Auf vielen Fensterbrettla stehen momentan liebevoll verzierte Kürbisse. In den Kürbissen stehen häufig Teelichter. In meiner Kindheit wurden selten Kürbisse und viel mehr Rübengeister geschnitzt. Die waren zwar genauso schaurig-schön wie die heute verbreiteten Kürbisse, hatten ihren Ursprung aber in einer anderen Tradition. Die Rübengeister, die in Franken nicht so verbreitet sind wie in meiner Heimat Schwaben, sind ausgehöhlte Zuckerrüben, die wie die amerikanisch-fränkischen Kürbisse, mit Fratzen verziert werden.

Auch wir sind damals als Kinder durch die Straßen gezogen. Allerdings mit unseren Rübengeistern und nicht verkleidet. Es war eher eine Art Umzug mit leuchtenden Fratzen. Ein Brauch, der von Erntedank bis Sankt Martin gängig war.

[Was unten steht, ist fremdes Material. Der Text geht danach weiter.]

[src/rtl/game_turn_if.sv]
// game_turn_if: dice input, renderer handshake and position outputs of the turn controller.
interface game_turn_if;
  logic [2:0] dice_value;
  logic       dice_valid;
  logic       turn_done;
  logic [9:0] player1_pos_x;
  logic [9:0] player2_pos_x;
  logic       pos_valid;
  logic       active_player;
  logic       winner_valid;
  logic       winner_id;
  logic       busy;
  modport master (
    output dice_value, dice_valid, turn_done,
    input  player1_pos_x, player2_pos_x, pos_valid, active_player, winner_valid, winner_id, busy
  );
  modport slave (
    input  dice_value, dice_valid, turn_done,
    output player1_pos_x, player2_pos_x, pos_valid, active_player, winner_valid, winner_id, busy
  );
endinterface
<file path="config.mk">
export PLATFORM = sky130hd
export DESIGN_NAME = hbm_wt_scale_reader
export DESIGN_NICKNAME = d
export VERILOG_FILES = /design/src/rtl/hbm_wt_scale_reader.sv
export SDC_FILE = /design/constraint.sdc
export NUM_CORES = 1
export LEC_CHECK = 0
export BUFFER_PORTS_ARGS = -buffer_cell sky130_fd_sc_hd__buf_2
export CAP_MARGIN = 25
export CORE_ASPECT_RATIO = 1.25
export CORE_UTILIZATION = 46
export CTS_CLUSTER_SIZE = 24
export DETAILED_ROUTE_END_ITERATION = 10
export PLACE_DENSITY = 0.73
export SLEW_MARGIN = 20
export SYNTH_ARGS = -nofsm -noshare
export SYNTH_HDL_FRONTEND = slang
export SYNTH_SLANG_ARGS = --single-unit
export TNS_END_PERCENT = 1
</file>
<file path="constraint.sdc">
create_clock -name clk -period 7.9 [get_ports clk]
set_clock_uncertainty 0.15 [all_clocks]
set_input_delay 1.975 -clock clk [delete_from_list [all_inputs] [get_ports clk]]
set_output_delay 1.975 -clock clk [all_outputs]
set_load 0.03 [all_outputs]
</file>
[src/rtl/cpu_step_ctrl.sv]
`default_nettype none
// ============================================================================
// Module   : cpu_step_ctrl
// Purpose  : Board-input conditioning and execution control for the
//            multi-cycle CPU. Each raw button is synchronised and debounced
//            into a clean level and a rising-edge pulse. A small FSM turns
//            the mode switches and the go/abort buttons into the registered
//            CPU clock-enable.
//
// Ports    : clk          system clock, rising edge
//            rst_n        asynchronous assert, active-low reset
//            btn_raw_i    raw asynchronous buttons (ch0 = go, ch1 = abort)
//            mode_i       00 HALT, 01 RUN, 10 STEP, 11 BURST
//            burst_len_i  burst length, sampled on the go pulse
//            btn_level_o  debounced button levels
//            btn_pulse_o  one-cycle pulse, the cycle after a level rises
//            cpu_en_o     registered CPU clock-enable
//            busy_o       high while a burst is in progress
//            step_cnt_o   number of cycles with cpu_en_o = 1 (wraps)
//
// Options  : CPU_STEP_CNT_EN - when defined, the executed-cycle counter is
//            built; otherwise step_cnt_o is tied to zero.
//
// Revision : 1.0 - initial release
// ============================================================================
module cpu_step_ctrl #(
    parameter int NBTN       = 5,
    parameter int DEB_CYCLES = 16,
    parameter int BURST_W    = 8,
    parameter int CNT_W      = 16
) (
    input  logic               clk,
    input  logic               rst_n,
    input  logic [NBTN-1:0]    btn_raw_i,
    input  logic [1:0]         mode_i,
    input  logic [BURST_W-1:0] burst_len_i,
    output logic [NBTN-1:0]    btn_level_o,
    output logic [NBTN-1:0]    btn_pulse_o,
    output logic               cpu_en_o,
    output logic               busy_o,
    output logic [CNT_W-1:0]   step_cnt_o
);

    localparam int DW = (DEB_CYCLES > 2) ? $clog2(DEB_CYCLES) : 1;
    localparam logic [DW-1:0]      c_DEB_MAX    = DW'(DEB_CYCLES - 1);
    localparam logic [BURST_W-1:0] c_REM_LAST   = BURST_W'(1);
    localparam logic [1:0]         c_MODE_RUN   = 2'b01;
    localparam logic [1:0]         c_MODE_STEP  = 2'b10;
    localparam logic [1:0]         c_MODE_BURST = 2'b11;

    // ------------------------------------------------------------------
    // Per-channel synchroniser, debouncer and rising-edge pulse
    // ------------------------------------------------------------------
    for (genvar gi = 0; gi < NBTN; gi++) begin : g_chan
        logic          sync1_q;
        logic          sync2_q;
        logic          level_q;
        logic          level_prev_q;
        logic          pulse_q;
        logic [DW-1:0] cnt_q;

        always_ff @(posedge clk or negedge rst_n) begin
            if (!rst_n) begin
                sync1_q      <= 1'b0;
                sync2_q      <= 1'b0;
                level_q      <= 1'b0;
                level_prev_q <= 1'b0;
                pulse_q      <= 1'b0;
                cnt_q        <= '0;
            end else begin
                sync1_q      <= btn_raw_i[gi];
                sync2_q      <= sync1_q;
                level_prev_q <= level_q;
                // Pulse lands one cycle after the level rises.
                pulse_q      <= level_q & ~level_prev_q;
                if (sync2_q == level_q) begin
                    cnt_q <= '0;
                end else if (cnt_q == c_DEB_MAX) begin
                    // DEB_CYCLES consecutive disagreeing samples: accept.
                    cnt_q   <= '0;
                    level_q <= ~level_q;
                end else begin
                    cnt_q <= cnt_q + DW'(1);
                end
            end
        end

        assign btn_level_o[gi] = level_q;
        assign btn_pulse_o[gi] = pulse_q;
    end

    logic w_go;
    logic w_abort;
    assign w_go    = btn_pulse_o[0];
    assign w_abort = btn_pulse_o[1];

    // ------------------------------------------------------------------
    // Execution-control FSM
    // ------------------------------------------------------------------
    typedef enum logic [1:0] {
        S_IDLE  = 2'd0,
        S_RUN   = 2'd1,
        S_BURST = 2'd2
    } state_t;

    state_t             state_q, state_d;
    logic [BURST_W-1:0] rem_q, rem_d;     // enabled cycles left, incl. current
    logic               cpu_en_q, cpu_en_d;

    always_comb begin
        state_d  = state_q;
        rem_d    = rem_q;
        cpu_en_d = 1'b0;
        case (state_q)
            S_IDLE: begin
                // Abort outranks everything, so it also swallows a
                // coincident go or a pending RUN entry for one cycle.
                if (!w_abort) begin
                    if (mode_i == c_MODE_RUN) begin
                        state_d  = S_RUN;
                        cpu_en_d = 1'b1;
                    end else if (w_go && mode_i == c_MODE_STEP) begin
                        cpu_en_d = 1'b1;
                    end else if (w_go && mode_i == c_MODE_BURST &&
                                 burst_len_i != '0) begin
                        state_d  = S_BURST;
                        rem_d    = burst_len_i;
                        cpu_en_d = 1'b1;
                    end
                end
            end
            S_RUN: begin
                if (w_abort || mode_i != c_MODE_RUN) begin
                    state_d = S_IDLE;
                end else begin
                    cpu_en_d = 1'b1;
                end
            end
            S_BURST: begin
                // go is deliberately ignored here: no reload, no extension.
                if (w_abort || mode_i != c_MODE_BURST || rem_q == c_REM_LAST) begin
                    state_d = S_IDLE;
                    rem_d   = '0;
                end else begin
                    rem_d    = rem_q - c_REM_LAST;
                    cpu_en_d = 1'b1;
                end
            end
            default: begin
                state_d = S_IDLE;
                rem_d   = '0;
            end
        endcase
    end

    always_ff @(posedge clk or negedge rst_n) begin
        if (!rst_n) begin
            state_q  <= S_IDLE;
            rem_q    <= '0;
            cpu_en_q <= 1'b0;
        end else begin
            state_q  <= state_d;
            rem_q    <= rem_d;
            cpu_en_q <= cpu_en_d;
        end
    end

    assign cpu_en_o = cpu_en_q;
    // state_q is BURST exactly during the cycles the burst enables the CPU.
    assign busy_o   = (state_q == S_BURST);

    // ------------------------------------------------------------------
    // Executed-cycle counter
    // ------------------------------------------------------------------
`ifdef CPU_STEP_CNT_EN
    logic [CNT_W-1:0] step_cnt_q;

    always_ff @(posedge clk or negedge rst_n) begin
        if (!rst_n) begin
            step_cnt_q <= '0;
        end else if (cpu_en_q) begin
            step_cnt_q <= step_cnt_q + CNT_W'(1);
        end
    end

    assign step_cnt_o = step_cnt_q;
`else
    assign step_cnt_o = '0;
`endif

endmodule
`default_nettype wire

[config.mk]
export PLATFORM = sky130hd
export DESIGN_NAME = cpu_step_ctrl
export DESIGN_NICKNAME = d
export VERILOG_FILES = /design/src/rtl/cpu_step_ctrl.sv
export SDC_FILE = /design/constraint.sdc
export NUM_CORES = 1
export LEC_CHECK = 0
export BUFFER_PORTS_ARGS = -buffer_cell sky130_fd_sc_hd__buf_2
export CORE_ASPECT_RATIO = 0.5
export CORE_MARGIN = 5
export CORE_UTILIZATION = 51
export CTS_BUF_LIST = sky130_fd_sc_hd__clkbuf_16
export DETAILED_ROUTE_END_ITERATION = 10
export GPL_TIMING_DRIVEN = 0
export PLACE_DENSITY = 0.74
export SLEW_MARGIN = 20
export SYNTH_ARGS = -nofsm -noshare
export SYNTH_HDL_FRONTEND = slang
export SYNTH_SLANG_ARGS = --single-unit
[constraint.sdc]
create_clock -name clk -period 2.42 [get_ports clk]
set_input_delay 0.242 -clock clk [delete_from_list [all_inputs] [get_ports clk]]
set_output_delay 0.242 -clock clk [all_outputs]
set_load 0.01 [all_outputs]
After elaboration in Yosys (flattened, before gate mapping)
Cells that the tools add are included.
{"block": "totals", "reg_bits": 56, "output_inout_bits": 28}
{"block": "classes", "add_sub_neg": 6, "n_eq_ne": 26, "muxes": 30, "bitwise_logic": 21, "reduce_logical": 15}
{"cell": "2-to-1 mux 4 bit", "count": 10}
{"cell": "2-to-1 mux 8 bit", "count": 5}
{"cell": "case mux 8 bit (3 select lines)", "count": 1}
{"cell": "adder 4 x 1 -> 4 bit (second input constant)", "count": 5}
{"cell": "equality test 4 bit (second input constant)", "count": 5}
{"cell": "inverter 1 bit", "count": 16}
{"cell": "2-to-1 mux 2 bit", "count": 6}
{"cell": "inequality test 2 bit (second input constant)", "count": 6}
{"cell": "AND reduction 2 bit", "count": 5}
{"cell": "AND reduction 5 bit", "count": 2}
{"cell": "equality test 8 x 1 -> 1 bit (second input constant)", "count": 1}
{"cell": "nonzero test 8 bit", "count": 1}
{"cell": "subtractor 8 x 1 -> 8 bit (second input constant)", "count": 1}
{"cell": "equality test 2 bit (second input constant)", "count": 3}
{"cell": "2-to-1 mux 1 bit", "count": 6}
{"cell": "inequality test 3 bit (second input constant)", "count": 2}
{"cell": "case mux 2 bit (3 select lines)", "count": 1}
{"cell": "AND 1 bit", "count": 5}
{"cell": "equality test 1 bit", "count": 5}
{"cell": "equality test 2 x 1 -> 1 bit (second input constant)", "count": 2}
{"cell": "inequality test 2 x 1 -> 1 bit (second input constant)", "count": 2}
{"cell": "logical AND 1 bit", "count": 3}
{"cell": "logical OR 1 bit", "count": 3}
{"cell": "case mux 1 bit (3 select lines)", "count": 1}
{"cell": "logical NOT 2 bit", "count": 1}

Longest topological paths before layout
{"block": "logic_depth", "ltp_word": 8, "ltp_mapped": 6, "mapped_depth_nobuf": 6}

Worst setup path after synthesis
No wires, ideal clock.
{"block": "synth_path", "kind": "register -> register", "start": "reg rem_q[1]", "end": "reg rem_q[2]", "setup_ns": 0.121, "t_arrival_ns": 1.665, "required_ns": 2.299, "setup_slack_ns": 0.634, "stages_incl_launch_ff": 7, "path_buffers": 0, "synth_period_minus_slack_ns": 1.786, "path_cell_list": "dfrtp_1 inv_1 ha_1 or4b_4 o211ai_4 o21ai_0 a22o_1"}
{"block": "synth_via", "elab_chain_len": 4}
{"element": "start, declared", "line_no": "107", "rtl": "logic [BURST_W-1:0] rem_q, rem_d;"}
{"element": "start signal, assigned", "line_no": "163", "rtl": "rem_q <= rem_d;"}
{"element": "branches (longest 2 deep; another with subtractor 8 x 1 -> 8 bit)"}
{"element": "2-to-1 mux 8 bit (*)", "line_no": "141", "rtl": "if (w_abort || mode_i != c_MODE_BURST || rem_q == c_REM_LAST) begin"}
{"element": "case mux 8 bit (3 select lines) (*)", "line_no": "114", "rtl": "case (state_q)"}
Every way passes the cells marked *.
A chain may end at the register's enable or synchronous reset.

Worst setup path after layout
Same ends and word-level chain as after synthesis.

Heute aber ist Halloween und auch wenn ich mich mit diesem Brauch nach wie vor nicht ganz anfreunden kann, ein gutes hat Halloween auch für mich: Es bietet einen guten Grund die Süßigkeitsvorräte zu Hause mal wieder aufzufüllen. Es könnte schließlich jemand an der Tür klingeln. Und falls nicht schmecken die Halloween-Süßigkeiten auf jeden Fall besser als die ausgehöhlten Zuckerrüben.